An open prospective study of amikacin pharmacokinetics in critically ill patients during treatment with continuous venovenous haemodiafiltration

Background

The objectives of the current study were to determine amikacin pharmacokinetics in patients undergoing treatment with continuous venovenous haemodiafiltration (CVVHDF) in an Intensive Care Unit (ICU), and to determine whether peak and trough concentration data could be used to predict pharmacokinetic parameters.
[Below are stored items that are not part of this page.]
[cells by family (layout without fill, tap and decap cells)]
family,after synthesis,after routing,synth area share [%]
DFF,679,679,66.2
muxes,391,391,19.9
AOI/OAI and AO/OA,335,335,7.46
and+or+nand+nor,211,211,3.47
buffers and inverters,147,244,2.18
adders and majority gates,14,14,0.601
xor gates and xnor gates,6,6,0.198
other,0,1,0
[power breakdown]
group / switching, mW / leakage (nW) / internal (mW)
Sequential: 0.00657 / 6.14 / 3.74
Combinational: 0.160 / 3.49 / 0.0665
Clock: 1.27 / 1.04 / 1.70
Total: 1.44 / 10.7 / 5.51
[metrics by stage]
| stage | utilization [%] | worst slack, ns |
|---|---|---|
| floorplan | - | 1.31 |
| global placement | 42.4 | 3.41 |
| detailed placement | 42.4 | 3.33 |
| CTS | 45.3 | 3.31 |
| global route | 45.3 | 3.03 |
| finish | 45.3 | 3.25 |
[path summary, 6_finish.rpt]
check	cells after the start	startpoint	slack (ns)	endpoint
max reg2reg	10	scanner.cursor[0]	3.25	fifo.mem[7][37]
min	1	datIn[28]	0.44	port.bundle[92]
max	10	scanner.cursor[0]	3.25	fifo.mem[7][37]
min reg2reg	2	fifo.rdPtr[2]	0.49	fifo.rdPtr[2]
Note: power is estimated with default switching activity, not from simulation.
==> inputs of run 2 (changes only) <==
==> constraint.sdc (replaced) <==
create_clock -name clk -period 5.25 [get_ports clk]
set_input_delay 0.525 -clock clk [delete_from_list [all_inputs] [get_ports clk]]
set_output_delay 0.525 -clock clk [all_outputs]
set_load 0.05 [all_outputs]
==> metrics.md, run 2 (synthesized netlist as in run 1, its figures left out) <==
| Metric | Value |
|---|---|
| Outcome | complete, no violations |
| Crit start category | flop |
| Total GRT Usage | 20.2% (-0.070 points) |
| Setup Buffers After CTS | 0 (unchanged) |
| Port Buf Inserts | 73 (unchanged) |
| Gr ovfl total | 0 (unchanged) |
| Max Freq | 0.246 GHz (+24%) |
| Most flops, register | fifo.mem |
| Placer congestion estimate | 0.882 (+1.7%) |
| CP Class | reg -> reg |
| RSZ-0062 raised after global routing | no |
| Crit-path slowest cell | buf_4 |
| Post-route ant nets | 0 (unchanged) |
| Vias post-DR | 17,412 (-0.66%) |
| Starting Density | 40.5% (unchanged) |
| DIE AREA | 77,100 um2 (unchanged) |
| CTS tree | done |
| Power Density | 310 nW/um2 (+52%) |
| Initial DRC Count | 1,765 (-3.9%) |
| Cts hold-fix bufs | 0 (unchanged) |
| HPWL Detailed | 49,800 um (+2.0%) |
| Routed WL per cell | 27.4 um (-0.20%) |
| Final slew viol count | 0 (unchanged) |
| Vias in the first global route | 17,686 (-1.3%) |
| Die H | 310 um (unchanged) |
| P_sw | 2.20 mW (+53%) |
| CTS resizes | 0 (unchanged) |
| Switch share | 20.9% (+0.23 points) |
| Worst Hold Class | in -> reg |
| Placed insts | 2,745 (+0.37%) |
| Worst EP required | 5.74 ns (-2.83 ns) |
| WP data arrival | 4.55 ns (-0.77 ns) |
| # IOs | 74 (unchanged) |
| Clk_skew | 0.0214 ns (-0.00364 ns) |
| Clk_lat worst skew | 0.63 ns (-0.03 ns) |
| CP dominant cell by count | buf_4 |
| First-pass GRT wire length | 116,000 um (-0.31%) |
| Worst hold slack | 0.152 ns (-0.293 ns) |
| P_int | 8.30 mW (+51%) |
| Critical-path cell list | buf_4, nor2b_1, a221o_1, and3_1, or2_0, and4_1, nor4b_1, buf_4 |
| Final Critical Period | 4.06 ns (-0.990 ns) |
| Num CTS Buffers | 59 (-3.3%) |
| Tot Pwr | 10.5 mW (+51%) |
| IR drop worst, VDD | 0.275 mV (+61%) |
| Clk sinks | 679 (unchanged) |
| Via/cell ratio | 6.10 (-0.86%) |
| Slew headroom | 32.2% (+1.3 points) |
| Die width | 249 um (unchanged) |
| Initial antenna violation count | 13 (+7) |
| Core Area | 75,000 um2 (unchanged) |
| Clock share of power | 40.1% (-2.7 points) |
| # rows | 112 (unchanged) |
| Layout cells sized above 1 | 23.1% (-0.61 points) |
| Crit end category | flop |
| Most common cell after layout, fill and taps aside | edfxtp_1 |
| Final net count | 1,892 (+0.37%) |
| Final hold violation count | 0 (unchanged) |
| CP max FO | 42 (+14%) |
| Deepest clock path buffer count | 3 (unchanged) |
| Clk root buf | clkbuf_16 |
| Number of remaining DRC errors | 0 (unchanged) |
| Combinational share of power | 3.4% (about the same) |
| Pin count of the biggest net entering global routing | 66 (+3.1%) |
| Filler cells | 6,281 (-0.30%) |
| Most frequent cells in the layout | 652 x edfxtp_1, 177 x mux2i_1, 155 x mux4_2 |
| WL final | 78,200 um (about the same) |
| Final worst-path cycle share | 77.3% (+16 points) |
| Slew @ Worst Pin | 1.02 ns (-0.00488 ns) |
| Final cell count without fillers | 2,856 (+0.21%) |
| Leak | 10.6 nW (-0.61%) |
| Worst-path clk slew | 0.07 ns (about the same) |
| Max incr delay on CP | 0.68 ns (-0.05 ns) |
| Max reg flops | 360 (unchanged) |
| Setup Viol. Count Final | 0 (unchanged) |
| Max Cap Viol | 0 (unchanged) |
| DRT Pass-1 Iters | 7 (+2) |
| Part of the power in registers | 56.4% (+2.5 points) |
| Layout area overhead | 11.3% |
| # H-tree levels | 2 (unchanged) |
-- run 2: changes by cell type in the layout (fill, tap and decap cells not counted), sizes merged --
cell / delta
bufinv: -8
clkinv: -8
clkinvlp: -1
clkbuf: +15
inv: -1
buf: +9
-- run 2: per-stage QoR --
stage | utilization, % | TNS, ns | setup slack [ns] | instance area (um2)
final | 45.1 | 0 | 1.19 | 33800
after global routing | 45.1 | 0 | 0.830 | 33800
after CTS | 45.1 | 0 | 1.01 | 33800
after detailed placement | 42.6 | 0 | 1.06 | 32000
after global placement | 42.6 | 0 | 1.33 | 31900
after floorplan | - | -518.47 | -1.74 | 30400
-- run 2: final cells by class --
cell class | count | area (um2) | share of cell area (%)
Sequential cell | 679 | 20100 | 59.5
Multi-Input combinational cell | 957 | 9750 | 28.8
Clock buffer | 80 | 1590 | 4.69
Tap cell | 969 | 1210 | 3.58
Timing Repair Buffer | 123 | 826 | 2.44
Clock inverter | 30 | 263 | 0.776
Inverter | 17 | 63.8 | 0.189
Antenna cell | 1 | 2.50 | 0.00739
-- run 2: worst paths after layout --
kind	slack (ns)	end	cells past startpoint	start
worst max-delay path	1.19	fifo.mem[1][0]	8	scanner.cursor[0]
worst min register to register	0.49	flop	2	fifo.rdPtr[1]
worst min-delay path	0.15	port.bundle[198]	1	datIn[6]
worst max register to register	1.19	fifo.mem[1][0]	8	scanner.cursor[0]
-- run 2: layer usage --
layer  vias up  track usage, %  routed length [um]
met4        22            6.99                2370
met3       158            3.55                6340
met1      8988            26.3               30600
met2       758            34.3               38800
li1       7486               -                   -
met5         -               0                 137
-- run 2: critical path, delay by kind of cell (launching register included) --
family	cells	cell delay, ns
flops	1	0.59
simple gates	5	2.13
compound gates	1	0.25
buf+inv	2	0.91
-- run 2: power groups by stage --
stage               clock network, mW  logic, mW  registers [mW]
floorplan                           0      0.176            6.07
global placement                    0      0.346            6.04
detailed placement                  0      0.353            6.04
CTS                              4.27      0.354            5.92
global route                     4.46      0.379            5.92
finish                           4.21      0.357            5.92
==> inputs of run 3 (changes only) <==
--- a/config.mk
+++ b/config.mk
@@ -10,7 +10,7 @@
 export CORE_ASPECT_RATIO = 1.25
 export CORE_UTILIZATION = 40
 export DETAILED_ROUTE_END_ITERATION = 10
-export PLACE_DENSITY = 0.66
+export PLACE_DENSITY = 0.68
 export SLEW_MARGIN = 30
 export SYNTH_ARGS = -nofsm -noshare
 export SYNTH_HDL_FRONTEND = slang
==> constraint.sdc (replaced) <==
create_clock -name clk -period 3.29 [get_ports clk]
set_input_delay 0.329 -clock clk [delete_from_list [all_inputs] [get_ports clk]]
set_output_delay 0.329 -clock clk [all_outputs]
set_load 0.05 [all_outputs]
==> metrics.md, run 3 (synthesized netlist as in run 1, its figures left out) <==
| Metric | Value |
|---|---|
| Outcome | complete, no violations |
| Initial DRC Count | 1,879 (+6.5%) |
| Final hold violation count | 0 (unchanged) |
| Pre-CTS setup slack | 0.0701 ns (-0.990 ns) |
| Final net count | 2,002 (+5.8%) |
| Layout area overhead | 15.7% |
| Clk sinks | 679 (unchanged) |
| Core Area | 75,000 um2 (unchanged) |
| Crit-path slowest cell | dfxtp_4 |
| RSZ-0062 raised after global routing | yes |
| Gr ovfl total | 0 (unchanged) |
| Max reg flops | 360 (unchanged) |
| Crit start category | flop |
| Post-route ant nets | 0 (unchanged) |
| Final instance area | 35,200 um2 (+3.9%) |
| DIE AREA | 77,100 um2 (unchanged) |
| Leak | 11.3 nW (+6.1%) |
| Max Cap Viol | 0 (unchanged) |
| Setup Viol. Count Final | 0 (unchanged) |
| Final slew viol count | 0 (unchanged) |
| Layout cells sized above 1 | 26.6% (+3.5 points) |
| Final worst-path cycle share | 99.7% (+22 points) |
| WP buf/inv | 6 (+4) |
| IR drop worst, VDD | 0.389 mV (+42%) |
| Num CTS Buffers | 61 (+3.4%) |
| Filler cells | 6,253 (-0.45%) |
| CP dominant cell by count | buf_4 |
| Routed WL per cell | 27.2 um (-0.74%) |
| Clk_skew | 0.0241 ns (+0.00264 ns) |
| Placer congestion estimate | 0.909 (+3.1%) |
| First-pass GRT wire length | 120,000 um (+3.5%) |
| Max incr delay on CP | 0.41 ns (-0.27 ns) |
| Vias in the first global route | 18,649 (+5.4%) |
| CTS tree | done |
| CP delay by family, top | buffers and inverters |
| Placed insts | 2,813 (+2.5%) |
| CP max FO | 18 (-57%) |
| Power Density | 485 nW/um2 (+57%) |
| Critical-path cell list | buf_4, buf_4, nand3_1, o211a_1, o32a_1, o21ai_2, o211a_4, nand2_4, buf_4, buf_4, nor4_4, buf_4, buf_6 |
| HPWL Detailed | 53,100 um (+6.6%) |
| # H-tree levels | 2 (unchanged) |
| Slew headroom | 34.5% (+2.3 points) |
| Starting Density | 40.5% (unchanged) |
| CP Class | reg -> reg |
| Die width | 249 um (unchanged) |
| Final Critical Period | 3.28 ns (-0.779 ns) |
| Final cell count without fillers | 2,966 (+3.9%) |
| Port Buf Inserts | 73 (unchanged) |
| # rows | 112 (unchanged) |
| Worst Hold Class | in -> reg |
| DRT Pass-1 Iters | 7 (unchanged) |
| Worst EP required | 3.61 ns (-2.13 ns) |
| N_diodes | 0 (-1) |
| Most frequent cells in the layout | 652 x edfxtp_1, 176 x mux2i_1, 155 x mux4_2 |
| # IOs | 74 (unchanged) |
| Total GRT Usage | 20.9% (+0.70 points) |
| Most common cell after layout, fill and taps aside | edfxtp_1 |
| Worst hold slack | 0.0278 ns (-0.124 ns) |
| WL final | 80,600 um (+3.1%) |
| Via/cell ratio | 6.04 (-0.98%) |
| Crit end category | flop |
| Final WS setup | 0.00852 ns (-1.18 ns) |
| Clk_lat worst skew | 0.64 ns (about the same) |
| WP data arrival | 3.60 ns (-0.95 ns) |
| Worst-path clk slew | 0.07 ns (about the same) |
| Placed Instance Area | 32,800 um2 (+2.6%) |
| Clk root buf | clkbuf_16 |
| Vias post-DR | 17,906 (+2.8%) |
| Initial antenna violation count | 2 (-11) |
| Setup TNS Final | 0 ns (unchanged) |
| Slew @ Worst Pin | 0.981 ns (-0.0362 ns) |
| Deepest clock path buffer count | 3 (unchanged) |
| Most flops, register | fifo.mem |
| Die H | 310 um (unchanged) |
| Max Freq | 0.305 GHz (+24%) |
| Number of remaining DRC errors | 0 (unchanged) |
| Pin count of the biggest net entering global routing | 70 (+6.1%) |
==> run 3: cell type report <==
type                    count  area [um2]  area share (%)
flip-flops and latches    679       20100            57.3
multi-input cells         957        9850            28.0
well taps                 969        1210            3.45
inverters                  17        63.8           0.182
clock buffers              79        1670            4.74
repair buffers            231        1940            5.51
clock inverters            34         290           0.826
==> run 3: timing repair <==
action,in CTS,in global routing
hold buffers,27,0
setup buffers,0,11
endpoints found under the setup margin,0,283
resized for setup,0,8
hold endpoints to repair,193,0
$ cat src/verilog/md_pkg.sv
// Multiply divide unit definitions
`default_nettype none

package md_pkg;

    localparam int XLEN  = 32;   // Operand width
    localparam int STEPS = 32;   // One step per operand bit
    localparam int CNT_W = 6;    // Must hold STEPS itself

    // Operation codes seen at the unit's start strobe
    typedef enum logic [2:0] {
        OP_NONE  = 3'd0,
        OP_MULT  = 3'd1,
        OP_MULTU = 3'd2,
        OP_DIV   = 3'd3,
        OP_DIVU  = 3'd4,
        OP_MTHI  = 3'd5,
        OP_MTLO  = 3'd6
    } md_op_t;

    // Unsigned magnitudes handed to both cores
    typedef struct packed {
        logic [XLEN-1:0] mag_a;   // Multiplicand or dividend
        logic [XLEN-1:0] mag_b;   // Multiplier or divisor
    } md_operands_t;

    // Product halves, or remainder and quotient
    typedef struct packed {
        logic [XLEN-1:0] hi;      // Upper product or remainder
        logic [XLEN-1:0] lo;      // Lower product or quotient
    } md_result_t;

endpackage

`default_nettype wire

$ cat src/verilog/md_mul_core.sv
// Shift-add multiplier core
`timescale 1ns/100ps
`default_nettype none

module md_mul_core import md_pkg::*; (
    input  logic         CLK,
    input  logic         RST_X,
    input  logic         start,
    input  md_operands_t operands,
    output md_result_t   product,
    output logic         busy
);
    logic [XLEN-1:0]   multiplicand;
    logic [2*XLEN-1:0] acc;          // Partial product over multiplier
    logic [CNT_W-1:0]  count;
    logic [XLEN:0]     sum;

    assign busy    = (count < CNT_W'(STEPS));
    assign sum     = {1'b0, acc[2*XLEN-1:XLEN]} + {1'b0, multiplicand};
    assign product = md_result_t'(acc);

    // Counter idles at STEPS
    always_ff @(posedge CLK or negedge RST_X) begin
        if (!RST_X) begin
            count <= CNT_W'(STEPS);
        end else if (start) begin
            count <= '0;
        end else if (busy) begin
            count <= count + 1'b1;
        end
    end

    always_ff @(posedge CLK) begin
        if (start) begin
            multiplicand <= operands.mag_a;
            acc          <= {{XLEN{1'b0}}, operands.mag_b};
        end else if (busy) begin
            if (acc[0]) begin
                acc <= {sum, acc[XLEN-1:1]};     // Add then shift
            end else begin
                acc <= {1'b0, acc[2*XLEN-1:1]};
            end
        end
    end

    // Outside logic must wait for busy to drop
    assert property (@(posedge CLK) disable iff (!RST_X) start |-> !busy)
        else $error("md_mul_core: start while busy");

endmodule

`default_nettype wire

$ cat src/verilog/md_div_core.sv
// Restoring divider core
`timescale 1ns/100ps
`default_nettype none

module md_div_core import md_pkg::*; (
    input  logic         CLK,
    input  logic         RST_X,
    input  logic         start,
    input  md_operands_t operands,
    output md_result_t   quot_rem,
    output logic         busy
);
    logic [XLEN-1:0]   divisor;
    logic [2*XLEN-1:0] rq;           // Remainder high, quotient low
    logic [CNT_W-1:0]  count;
    logic [XLEN:0]     upper;        // Remainder with next dividend bit
    logic [XLEN:0]     diff;
    logic              fits;

    assign busy     = (count < CNT_W'(STEPS));
    assign upper    = rq[2*XLEN-1:XLEN-1];
    assign diff     = upper - {1'b0, divisor};
    assign fits     = (upper >= {1'b0, divisor});
    assign quot_rem = md_result_t'(rq);

    always_ff @(posedge CLK or negedge RST_X) begin
        if (!RST_X) begin
            count <= CNT_W'(STEPS);
        end else if (start) begin
            count <= '0;
        end else if (busy) begin
            count <= count + 1'b1;
        end
    end

    // One quotient bit per step
    always_ff @(posedge CLK) begin
        if (start) begin
            divisor <= operands.mag_b;
            rq      <= {{XLEN{1'b0}}, operands.mag_a};
        end else if (busy) begin
            if (fits) begin
                rq <= {diff[XLEN-1:0], rq[XLEN-2:0], 1'b1};   // Subtract kept
            end else begin
                rq <= {rq[2*XLEN-2:0], 1'b0};                  // Restore
            end
        end
    end

endmodule

`default_nettype wire

$ cat src/verilog/md_sign_fix.sv
// Operand sign handling and result fix-up
`timescale 1ns/100ps
`default_nettype none

module md_sign_fix import md_pkg::*; (
    input  logic            CLK,
    input  logic            RST_X,
    input  logic            start,
    input  md_op_t          op,
    input  logic [XLEN-1:0] a,
    input  logic [XLEN-1:0] b,
    output logic            core_start,
    output md_operands_t    operands,
    input  md_result_t      mul_raw,
    input  md_result_t      div_raw,
    input  logic            mul_busy,
    input  logic            div_busy,
    output logic            busy,
    output md_result_t      result,
    output logic            finish
);
    logic              is_arith;
    logic              is_signed;
    logic              is_div_q;
    logic              signed_q;
    logic              sign_a_q;
    logic              sign_b_q;
    logic              zero_div_q;
    logic              busy_q;
    logic              neg_diff;     // Operand signs differ
    logic              neg_rem;
    logic [2*XLEN-1:0] prod;

    assign is_arith   = (op == OP_MULT) || (op == OP_MULTU) ||
                        (op == OP_DIV) || (op == OP_DIVU);
    assign is_signed  = (op == OP_MULT) || (op == OP_DIV);
    assign core_start = start && is_arith;

    assign operands.mag_a = (is_signed && a[XLEN-1]) ? -a : a;
    assign operands.mag_b = (is_signed && b[XLEN-1]) ? -b : b;

    always_ff @(posedge CLK or negedge RST_X) begin
        if (!RST_X) begin
            is_div_q   <= 1'b0;
            signed_q   <= 1'b0;
            sign_a_q   <= 1'b0;
            sign_b_q   <= 1'b0;
            zero_div_q <= 1'b0;
        end else if (core_start) begin
            is_div_q   <= (op == OP_DIV) || (op == OP_DIVU);
            signed_q   <= is_signed;
            sign_a_q   <= a[XLEN-1];
            sign_b_q   <= b[XLEN-1];
            zero_div_q <= (b == '0);
        end
    end

    assign busy = is_div_q ? div_busy : mul_busy;

    // Finish one cycle after the falling edge of busy
    always_ff @(posedge CLK or negedge RST_X) begin
        if (!RST_X) begin
            busy_q <= 1'b0;
            finish <= 1'b0;
        end else begin
            busy_q <= busy;
            finish <= busy_q && !busy;
        end
    end

    assign neg_diff = signed_q && (sign_a_q ^ sign_b_q);
    assign neg_rem  = signed_q && sign_a_q;    // Remainder follows dividend
    assign prod     = {mul_raw.hi, mul_raw.lo};

    always_comb begin
        if (!is_div_q) begin
            result = neg_diff ? md_result_t'(-prod) : mul_raw;
        end else if (zero_div_q) begin
            result = '0;
        end else begin
            result.hi = neg_rem ? -div_raw.hi : div_raw.hi;
            result.lo = neg_diff ? -div_raw.lo : div_raw.lo;
        end
    end

endmodule

`default_nettype wire

$ cat src/verilog/md_hilo.sv
// HI and LO registers
`timescale 1ns/100ps
`default_nettype none

module md_hilo import md_pkg::*; (
    input  logic            CLK,
    input  logic            RST_X,
    input  logic            start,
    input  md_op_t          op,
    input  logic [XLEN-1:0] a,
    input  md_result_t      result,
    input  logic            finish,
    output logic [XLEN-1:0] hi,
    output logic [XLEN-1:0] lo
);
    logic [XLEN-1:0] hi_q;
    logic [XLEN-1:0] lo_q;
    logic            mthi;
    logic            mtlo;

    assign mthi = start && (op == OP_MTHI);
    assign mtlo = start && (op == OP_MTLO);

    always_ff @(posedge CLK or negedge RST_X) begin
        if (!RST_X) begin
            hi_q <= '0;
            lo_q <= '0;
        end else if (finish) begin
            hi_q <= result.hi;
            lo_q <= result.lo;
        end else begin
            if (mthi) hi_q <= a;
            if (mtlo) lo_q <= a;
        end
    end

    // Result visible during finish before the register loads
    assign hi = finish ? result.hi : hi_q;
    assign lo = finish ? result.lo : lo_q;

    assert property (@(posedge CLK) disable iff (!RST_X) finish |-> !(mthi || mtlo))
        else $error("md_hilo: MTHI/MTLO collides with operation end");

endmodule

`default_nettype wire

$ cat src/verilog/md_unit.sv
// Multiply divide unit top
`timescale 1ns/100ps
`default_nettype none

module md_unit import md_pkg::*; (
    input  logic            CLK,
    input  logic            RST_X,
    input  logic            start,
    input  md_op_t          op,
    input  logic [XLEN-1:0] a,
    input  logic [XLEN-1:0] b,
    output logic            busy,
    output logic            done,
    output logic [XLEN-1:0] hi,
    output logic [XLEN-1:0] lo
);
    logic         core_start;
    md_operands_t operands;
    md_result_t   mul_raw;
    md_result_t   div_raw;
    logic         mul_busy;
    logic         div_busy;
    md_result_t   result;

    md_sign_fix u_sign_fix (
        .CLK        (CLK),
        .RST_X      (RST_X),
        .start      (start),
        .op         (op),
        .a          (a),
        .b          (b),
        .core_start (core_start),
        .operands   (operands),
        .mul_raw    (mul_raw),
        .div_raw    (div_raw),
        .mul_busy   (mul_busy),
        .div_busy   (div_busy),
        .busy       (busy),
        .result     (result),
        .finish     (done)          // Finish doubles as done
    );

    md_mul_core u_mul (
        .CLK      (CLK),
        .RST_X    (RST_X),
        .start    (core_start),
        .operands (operands),
        .product  (mul_raw),
        .busy     (mul_busy)
    );

    md_div_core u_div (
        .CLK      (CLK),
        .RST_X    (RST_X),
        .start    (core_start),
        .operands (operands),
        .quot_rem (div_raw),
        .busy     (div_busy)
    );

    md_hilo u_hilo (
        .CLK    (CLK),
        .RST_X  (RST_X),
        .start  (start),
        .op     (op),
        .a      (a),
        .result (result),
        .finish (done),
        .hi     (hi),
        .lo     (lo)
    );

endmodule

`default_nettype wire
An open prospective study was undertaken, comprising five critically ill patients with sepsis requiring CVVHDF.

Methods

Peak and trough plasma concentrations and multiple serum levels in a dosage interval were measured and the latter fitted to both a one- and two-compartment model. Blood and ultrafiltrate samples were collected and assayed for amikacin to calculate the pharmacokinetic parameters; total body clearance (TBC), elimination rate constant (k) and volume of distribution (V_d). The concentration of amikacin in ultrafiltrate was used to determine the clearance via CVVHDF. CVVHDF was performed at prescribed dialysate rates of 1-2l h^-1 and ultrafiltration rate of 2l h^-1. Blood was pumped at 200ml/min using a Gambro blood pump and Hospal AN69HF haemofilter. Amikacin dosing was according to routine clinical practice in the Intensive Care Unit.

Results

The multi serum level study indicated that the one compartment model was adequate to characterize the pharmacokinetics in these patients suggesting that peak and trough plasma level data may be used to estimate individual patient pharmacokinetic parameters and to optimise individual patient dosing during treatment with CVVHDF. CVVHDF resulted in an amikacin k of 0.109+/−0.025 h, t_1/2 of 6.74 +/− 1.69h, TBC of 3.39+/−0.817 h^-1, and V_d of 31.4 +/− 3.27. The mean clearance due to CVVHDF of 2.86 l h^-1 is similar to the creatinine clearance of 2.74 +/−0.4 lh^-1. Amikacin was significantly cleared by CVVHDF, and its half life in patients on CVVHDF was approximately 2–3 times that reported in subjects without renal impairment and not undergoing haemodiafiltration for any reason.

Conclusions

CVVHDF contributes significantly to total clearance of amikacin. The use of pharmacokinetic parameter estimates obtained from two steady state serum-drug concentrations (peak and trough) can be used to guide individualised dosing of critically ill patients treated with CVVHDF. This is considered a useful strategy in this patient cohort, particularly in avoiding the risk of underdosing.